Alex
Alex

Reputation: 667

haskell : How to report an error for my function

this is an expansion to my last question here: basic haskell : Copying elements

however when an invalid input is added then I want it to print out an error message saying "negative value" or something similar. Is this possible in haskell? working code:

copy :: Int->a->[a]
copy 0 _ = [] 
copy y a = [a]++(copy (y-1) a)

final line:

copy b c  = error "negative value"

Upvotes: 1

Views: 381

Answers (3)

daniel gratzer
daniel gratzer

Reputation: 53881

Because partial functions make me sad, I'd suggest doing something more along the lines of

copy :: Int -> a -> Maybe [a]
copy 0 _ = Just []
copy n a | n < 0 = Nothing
         | otherwise = fmap (a:) (copy (n-1) a)

We've swapped out that if for a "guard"

foo bar | baz = quux
        | ...

is just

 foo bar = if baz then quux else ...

Note that I also changed your code a little,

 [a] ++ copy (y-1) a ====> fmap (a:)  (copy (y-1) a)

You can think of (:) as append.

 1 : [2, 3] ==> [1, 2, 3]

It's the preferred alternative to [1] ++ [2, 3]. Say it out loud as "cons", like "construct". We can write this with an operator section

(a:) ==> \x -> a : x

Next we use this wonky fmap function.
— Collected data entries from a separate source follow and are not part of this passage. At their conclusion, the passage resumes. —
===== config.mk =====
export PLATFORM = sky130hd
export DESIGN_NAME = dmem_arbiter_flat
export DESIGN_NICKNAME = d
export VERILOG_FILES = /design/src/rtl/dmem_arb_pkg.sv /design/src/rtl/dmem_arbiter_if.sv /design/src/rtl/dmem_rr_arbiter.sv /design/src/rtl/dmem_arbiter.sv /design/src/flat_wrapper.sv
export SDC_FILE = /design/constraint.sdc
export NUM_CORES = 1
export LEC_CHECK = 0
export CAP_MARGIN = 30
export CORE_AREA = 2 2 119 121
export CTS_CLUSTER_SIZE = 30
export DETAILED_ROUTE_END_ITERATION = 6
export DIE_AREA = 0 0 121 123
export PLACE_DENSITY = 0.8
export SETUP_SLACK_MARGIN = 0.3
export SLEW_MARGIN = 10
export SYNTH_ARGS = -nofsm -noshare
export SYNTH_HDL_FRONTEND = slang
export SYNTH_SLANG_ARGS = --single-unit
export TNS_END_PERCENT = 100

===== constraint.sdc =====
create_clock -name clk -period 2 [get_ports clk]
set_input_delay 0.5 -clock clk [delete_from_list [all_inputs] [get_ports clk]]
set_output_delay 0.5 -clock clk [all_outputs]
set_load 0.005 [all_outputs]

===== src/rtl/dmem_arb_pkg.sv =====
// Shared types and helpers for the word-to-byte data memory arbiter.
// Holds the FSM state encoding, beat geometry and the big-endian byte-lane select.
package dmem_arb_pkg;

    typedef enum logic [1:0] {
        ST_IDLE = 2'd0,
        ST_XFER = 2'd1,
        ST_DONE = 2'd2
    } state_e;

    localparam int BEATS  = 4;
    localparam int BYTE_W = 8;
    localparam int BEAT_W = 2;

    // Beat 0 carries the most-significant byte.
    function automatic logic [BYTE_W-1:0] byte_lane(
        input logic [BEATS*BYTE_W-1:0] word,
        input logic [BEAT_W-1:0]       beat
    );
        return word[BYTE_W*(BEATS-1-int'(beat)) +: BYTE_W];
    endfunction

endpackage


===== src/rtl/dmem_arbiter_if.sv =====
// Bundle of both word requesters and the byte-wide memory port.
// master = arbiter side, slave = requesters plus memory.
interface dmem_arbiter_if #(
    parameter int ADDR_W = 5,
    parameter int DATA_W = 32
);
    logic              req0_valid;
    logic              req0_we;
    logic [ADDR_W-1:0] req0_addr;
    logic [DATA_W-1:0] req0_wdata;
    logic              req0_ready;
    logic              req0_done;
    logic [DATA_W-1:0] req0_rdata;

    logic              req1_valid;
    logic              req1_we;
    logic [ADDR_W-1:0] req1_addr;
    logic [DATA_W-1:0] req1_wdata;
    logic              req1_ready;
    logic              req1_done;
    logic [DATA_W-1:0] req1_rdata;

    logic              mem_en;
    logic              mem_we;
    logic [ADDR_W-1:0] mem_addr;
    logic [7:0]        mem_wdata;
    logic [7:0]        mem_rdata;

    modport master (
        input  req0_valid, req0_we, req0_addr, req0_wdata,
        input  req1_valid, req1_we, req1_addr, req1_wdata,
        input  mem_rdata,
        output req0_ready, req0_done, req0_rdata,
        output req1_ready, req1_done, req1_rdata,
        output mem_en, mem_we, mem_addr, mem_wdata
    );

    modport slave (
        output req0_valid, req0_we, req0_addr, req0_wdata,
        output req1_valid, req1_we, req1_addr, req1_wdata,
        output mem_rdata,
        input  req0_ready, req0_done, req0_rdata,
        input  req1_ready, req1_done, req1_rdata,
        input  mem_en, mem_we, mem_addr, mem_wdata
    );
endinterface


===== src/rtl/dmem_rr_arbiter.sv =====
// Two-way grant logic: round-robin when DMEM_ARB_RR_EN is defined,
// otherwise fixed priority with port 0 winning contention.
module dmem_rr_arbiter (
    input  logic       clk,
    input  logic       rst_n,
    input  logic [1:0] valid_i,
    input  logic       accept_i,
    output logic [1:0] grant_o
);

`ifdef DMEM_ARB_RR_EN
    logic ptr_q;  // 0: port 0 favoured, 1: port 1 favoured
    logic ptr_d;

    always_comb begin
        if (valid_i == 2'b11) grant_o = ptr_q ? 2'b10 : 2'b01;
        else                  grant_o = valid_i;
    end

    // The port just served loses priority at the next contest.
    assign ptr_d = accept_i ? grant_o[0] : ptr_q;

    always_ff @(posedge clk or negedge rst_n) begin
        if (!rst_n) ptr_q <= 1'b0;
        else        ptr_q <= ptr_d;
    end
`else
    logic unused_rr;
    assign unused_rr = ^{clk, rst_n, accept_i};

    always_comb begin
        if (valid_i[0]) grant_o = 2'b01;
        else            grant_o = valid_i;
    end
`endif

endmodule


===== src/rtl/dmem_arbiter.sv =====
// Serialises word requests from two ports into four big-endian byte beats
// on a shared byte-wide memory. Optional round-robin via DMEM_ARB_RR_EN.
module dmem_arbiter
    import dmem_arb_pkg::*;
#(
    parameter int ADDR_W = 5,
    parameter int DATA_W = 32
) (
    input  logic           clk,
    input  logic           rst_n,
    dmem_arbiter_if.master bus
);

    state_e              state_q, state_d;
    logic [BEAT_W-1:0]   beat_q;
    logic                we_q;
    logic [ADDR_W-1:0]   addr_q;
    logic [DATA_W-1:0]   wdata_q;
    logic                owner_q;
    logic [DATA_W-1:0]   asm_q;
    logic [DATA_W-1:0]   rdata0_q, rdata1_q;

    logic [1:0]          grant;
    logic                accept;
    logic                last_beat;
    logic [DATA_W-1:0]   asm_next;

    dmem_rr_arbiter u_rr (
        .clk      (clk),
        .rst_n    (rst_n),
        .valid_i  ({bus.req1_valid, bus.req0_valid}),
        .accept_i (accept),
        .grant_o  (grant)
    );

    assign accept    = (state_q == ST_IDLE) && (grant != 2'b00);
    assign last_beat = (beat_q == BEAT_W'(BEATS-1));
    assign asm_next  = {asm_q[DATA_W-BYTE_W-1:0], bus.mem_rdata};

    // NOTE: sequential state uses non-blocking assignments so every flop
    // samples pre-edge values regardless of process ordering.
    always_ff @(posedge clk or negedge rst_n) begin
        if (!rst_n) state_q <= ST_IDLE;
        else        state_q <= state_d;
    end

    // NOTE: every combinational output gets a default first, so no path
    // through the case can leave it unassigned and infer a latch.
    always_comb begin
        state_d = state_q;
        unique case (state_q)
            ST_IDLE: if (accept)    state_d = ST_XFER;
            ST_XFER: if (last_beat) state_d = ST_DONE;
            ST_DONE:                state_d = ST_IDLE;
            default:                state_d = ST_IDLE;
        endcase
    end

    always_ff @(posedge clk or negedge rst_n) begin
        if (!rst_n) begin
            beat_q   <= '0;
            we_q     <= 1'b0;
            addr_q   <= '0;
            wdata_q  <= '0;
            owner_q  <= 1'b0;
            asm_q    <= '0;
            rdata0_q <= '0;
            rdata1_q <= '0;
        end else if (accept) begin
            beat_q  <= '0;
            owner_q <= grant[1];
            we_q    <= grant[1] ? bus.req1_we    : bus.req0_we;
            addr_q  <= grant[1] ? bus.req1_addr  : bus.req0_addr;
            wdata_q <= grant[1] ? bus.req1_wdata : bus.req0_wdata;
        end else if (state_q == ST_XFER) begin
            beat_q <= beat_q + BEAT_W'(1);
            if (!we_q) begin
                asm_q <= asm_next;
                // The final shift lands straight in the owner's read register.
                if (last_beat && !owner_q) rdata0_q <= asm_next;
                if (last_beat &&  owner_q) rdata1_q <= asm_next;
            end
        end
    end

    always_comb begin
        bus.mem_en     = 1'b0;
        bus.mem_we     = 1'b0;
        bus.mem_addr   = '0;
        bus.mem_wdata  = '0;
        bus.req0_ready = 1'b0;
        bus.req1_ready = 1'b0;
        bus.req0_done  = 1'b0;
        bus.req1_done  = 1'b0;
        unique case (state_q)
            ST_IDLE: begin
                bus.req0_ready = grant[0];
                bus.req1_ready = grant[1];
            end
            ST_XFER: begin
                bus.mem_en    = 1'b1;
                bus.mem_we    = we_q;
                bus.mem_addr  = addr_q + ADDR_W'(beat_q);
                bus.mem_wdata = byte_lane(wdata_q, beat_q);
            end
            ST_DONE: begin
                bus.req0_done = !owner_q;
                bus.req1_done = owner_q;
            end
            default: ;
        endcase
    end

    assign bus.req0_rdata = rdata0_q;
    assign bus.req1_rdata = rdata1_q;

endmodule


===== src/flat_wrapper.sv =====
// flat-port wrapper written by rule: the top's interface ports become plain ports
module dmem_arbiter_flat import dmem_arb_pkg::*;
#(
    parameter int ADDR_W = 5,
    parameter int DATA_W = 32
)
  (clk, rst_n, bus_req0_valid, bus_req0_we, bus_req0_addr, bus_req0_wdata, bus_req1_valid, bus_req1_we, bus_req1_addr, bus_req1_wdata, bus_mem_rdata, bus_req0_ready, bus_req0_done, bus_req0_rdata, bus_req1_ready, bus_req1_done, bus_req1_rdata, bus_mem_en, bus_mem_we, bus_mem_addr, bus_mem_wdata);
  dmem_arbiter_if #(.ADDR_W(ADDR_W), .DATA_W(DATA_W)) bus_i ();
  input  logic clk;
  input  logic rst_n;
  input wire logic [$bits(bus_i.req0_valid)-1:0] bus_req0_valid;
  input wire logic [$bits(bus_i.req0_we)-1:0] bus_req0_we;
  input wire logic [$bits(bus_i.req0_addr)-1:0] bus_req0_addr;
  input wire logic [$bits(bus_i.req0_wdata)-1:0] bus_req0_wdata;
  input wire logic [$bits(bus_i.req1_valid)-1:0] bus_req1_valid;
  input wire logic [$bits(bus_i.req1_we)-1:0] bus_req1_we;
  input wire logic [$bits(bus_i.req1_addr)-1:0] bus_req1_addr;
  input wire logic [$bits(bus_i.req1_wdata)-1:0] bus_req1_wdata;
  input wire logic [$bits(bus_i.mem_rdata)-1:0] bus_mem_rdata;
  output wire logic [$bits(bus_i.req0_ready)-1:0] bus_req0_ready;
  output wire logic [$bits(bus_i.req0_done)-1:0] bus_req0_done;
  output wire logic [$bits(bus_i.req0_rdata)-1:0] bus_req0_rdata;
  output wire logic [$bits(bus_i.req1_ready)-1:0] bus_req1_ready;
  output wire logic [$bits(bus_i.req1_done)-1:0] bus_req1_done;
  output wire logic [$bits(bus_i.req1_rdata)-1:0] bus_req1_rdata;
  output wire logic [$bits(bus_i.mem_en)-1:0] bus_mem_en;
  output wire logic [$bits(bus_i.mem_we)-1:0] bus_mem_we;
  output wire logic [$bits(bus_i.mem_addr)-1:0] bus_mem_addr;
  output wire logic [$bits(bus_i.mem_wdata)-1:0] bus_mem_wdata;
  assign bus_i.req0_valid = bus_req0_valid;
  assign bus_i.req0_we = bus_req0_we;
  assign bus_i.req0_addr = bus_req0_addr;
  assign bus_i.req0_wdata = bus_req0_wdata;
  assign bus_i.req1_valid = bus_req1_valid;
  assign bus_i.req1_we = bus_req1_we;
  assign bus_i.req1_addr = bus_req1_addr;
  assign bus_i.req1_wdata = bus_req1_wdata;
  assign bus_i.mem_rdata = bus_mem_rdata;
  assign bus_req0_ready = bus_i.req0_ready;
  assign bus_req0_done = bus_i.req0_done;
  assign bus_req0_rdata = bus_i.req0_rdata;
  assign bus_req1_ready = bus_i.req1_ready;
  assign bus_req1_done = bus_i.req1_done;
  assign bus_req1_rdata = bus_i.req1_rdata;
  assign bus_mem_en = bus_i.mem_en;
  assign bus_mem_we = bus_i.mem_we;
  assign bus_mem_addr = bus_i.mem_addr;
  assign bus_mem_wdata = bus_i.mem_wdata;
  dmem_arbiter #(.ADDR_W(ADDR_W), .DATA_W(DATA_W)) u_core (.clk(clk), .rst_n(rst_n), .bus(bus_i));
endmodule

==> impl_metrics.ini <==
[power_and_ir_drop]
p_leak_nw = 4.64
ir_drop_mv = 0.778
power_density_nw_per_um2 = 1710
p_total_mw = 16.9

[run]
maxCapViolCount = 0

[routing]
via_count = 4259
via_per_inst = 5.12
wirelength_um = 17300
ant_nets = 0
drtIter0Drc = 178
wl_per_cell_um = 20.9
drc = 0
drtPass1Iterations = 4

[cells_and_area]
num-nets-final = 731
fill_cells = 855
final_cell_area_sq_um = 9900
drive_above_1_share_pct = 53.7
area_growth_pct = 72.2
insertedDiodeCount = 0

[timing]
finalHoldViolations = 3
drv_slew = 0
slew_headroom_pct = 72.2
timing.hold.ws_ps = -2.36
fmax_ghz = 0.396
post-route-min-period_ps = 2530
grt_setup_unrepaired = yes
worst_slew_pin_slew_ps = 417
worst_clock_skew_ps = 15.5
tns_ps = -27050
setup_viol_count_final = 76
worst_slack_ps = -526
finalCritPeriodShare_pct = 126

[yosys]
syn-cell-area_sq_um = 5750
ys_seq_area_share_pct = 57.0
syn_area_per_cell_sq_um = 15.4
synth.most_common_cell = dfrtp_1
synthTopCellsByArea = dfrtp_1 57%, mux2_2 19%, mux2_1 12%
yosys.area.top_type = dfrtp_1
postSynthCellCount = 373
synth-edff-count = 0
syn-num-nets = 465
ys_async_sr_fraction_pct = 100
ys_types = 30
ys_warn_count = 0
yosysTopAreaCellShare_pct = 57.0
synth_seq_cells = 131
synth.top_cells.by_count = 131 x dfrtp_1, 99 x mux2_2, 60 x mux2_1, 13 x and2_1, 12 x buf_2
ys.flop_type = dfrtp_1

[die]
initial_utilization_pct = 42.2
ioPinCount = 171
fp.dieH_um = 123
die_x_um = 121
dieArea_sq_um = 14900
core_area_sq_um = 13600
rows = 43

[critical_path]
worstPathMaxFanout = 4
crit_top_cell = buf_6
reg2reg_slack_ps = -410
reg2reg_to = u_core.bus.req0_rdata[22]$_DFFE_PN0P_
arrival_ps = 2030
required_ps = 1500
criticalPathCategory = reg -> out
start_kind = flip-flop
slowest_delay_ps = 460
cp_cell_sequence = buf_6 > buf_8 > buf_6 > buf_6 > mux4_2 > and2_4 > buf_6
worstReg2RegStart = u_core.beat_q[0]$_DFFE_PN0P_
cp_slowest_cell = dfrtp_2
end_kind = output port
rr_worst_depth = 12

[cts]
cts.path.max_buffers = 2
insertion_delay_ps = 410
cts_buffers = 17
root_buffer = clkbuf_16
h-tree-depth = 4
cts_tree = built
cts_num_sinks = 131
clk_pin_slew_ps = 60

[placement]
place_hpwl_um = 9160
dpl_cell_area_sq_um = 7850
gp_congestion = 0.744
port_buffers = 170
post-place-ws_ps = -404

[run_status]
violations = hold timing, setup timing
status = finished with violations

[global_route]
antenna_found_initial = 0
grt_usage_pct = 23.9
grt_pass1_wl_um = 26700
grt_pass1_vias = 4700
overflow = 0
grt_start_max_net_pins = 48

[worst_hold_path]
hold_path.class = in -> async
## worst max-delay path by stage
stage                                      start          endpoint  slack, ps  depth (start not counted)
detailed placement  u_core.beat_q[0]$_DFFE_PN0P_   bus_mem_addr[4]       -400                          6
global placement    u_core.addr_q[0]$_DFFE_PN0P_   bus_mem_addr[4]       -350                          6
global route        u_core.beat_q[0]$_DFFE_PN0P_  bus_mem_wdata[3]       -570                          7
finish              u_core.beat_q[0]$_DFFE_PN0P_  bus_mem_wdata[7]       -530                          7
floorplan           u_core.beat_q[0]$_DFFE_PN0P_   bus_mem_addr[4]        130                          5
CTS                 u_core.beat_q[0]$_DFFE_PN0P_   bus_mem_addr[4]       -540                          6
## metrics by stage
stage          instances  utilization (%)
2_1_floorplan        373                -
3_3_place_gp         724             57.7
3_5_place_dp         724             57.7
4_1_cts              822             70.9
5_1_grt              832             72.7
6_report             832             72.7
## registers in the layout, summed over array words and instances (netlist names)
register	count
u_core.bus.req1_rdata	32
u_core.owner_q	1
u_core.bus.req0_rdata	32
u_core.asm_q	24
u_core.beat_q	2
u_core.state_q	2
u_core.addr_q	5
u_core.we_q	1
u_core.wdata_q	32
## worst max-delay path: cells and delay by family (launching register included)
kind          cells  cell delay, ps
buf+inv           5             580
flops             1             460
mux               1             410
simple gates      1             160
## area by class of cell
cell class	instances	area (sq um)	area share, %
repair buffers	267	2890	29.2
well taps	180	225	2.28
multi-input cells	217	2840	28.7
clock buffers	21	460	4.65
flip-flops and latches	131	3280	33.2
clock inverters	11	175	1.77
inverters	5	21.3	0.215
## where the power goes
group	internal, mW	total, mW	leakage [nW]	switching (mW)
clock	2.16	3.34	0.304	1.17
combinational	5.71	8.53	2.77	2.82
sequential	4.01	5.02	1.57	1.01
## cells in the final DEF, fill, tap and decap left out, types with 3 or more instances in the layout
cell,count
dlygate4sd2_1,66
buf_4,37
buf_6,43
and2_4,12
nor2_1,3
dfrtp_1,128
mux2_2,61
mux4_2,8
clkdlybuf4s50_1,84
mux2_4,98
buf_12,16
clkbuf_16,19
bufinv_16,4
buf_16,10
mux2i_1,4
buf_2,7
dfrtp_2,3
## timing repair
item / CTS / global route
endpoints found under the setup margin: 150 / 147
hold buffers: 0 / 0
gates resized for setup: 302 / 35
pin swaps: 20 / 8
setup buffers: 56 / 8
cloned: 10 / 2
endpoints found under the hold margin: 0 / 0
## cell families after synthesis
logic type / synth area share (%)
fa+ha+maj: 1.00
mux: 35.0
flops: 57.0
compound gates: 1.15
buf+inv: 2.35
simple gates: 3.35
xor+xnor: 0.152
## routing by layer
metal	global-route usage [%]	wire, um
met2	41.5	9150
met3	6.87	929
met4	8.14	405
met5	0	0
met1	28.5	6860
No activity file was read; power rests on OpenSTA's default activity.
Think of fmap like this

fmap f Nothing = Nothing
fmap f (Just x) = Just (f x)

So it unwraps a Just and applies a function before rewrapping the result. So our final code returns Nothing if our number is negative, otherwise, just the list.

Why aren't I recommending error? Well because error will blow up your whole program with pretty minimal information and it's a bad idea to try to catch it. Haskell doesn't even mandate that it's possible to do so, GHC just implements error in such a way that it's possible. In other words, you have little chance to recover.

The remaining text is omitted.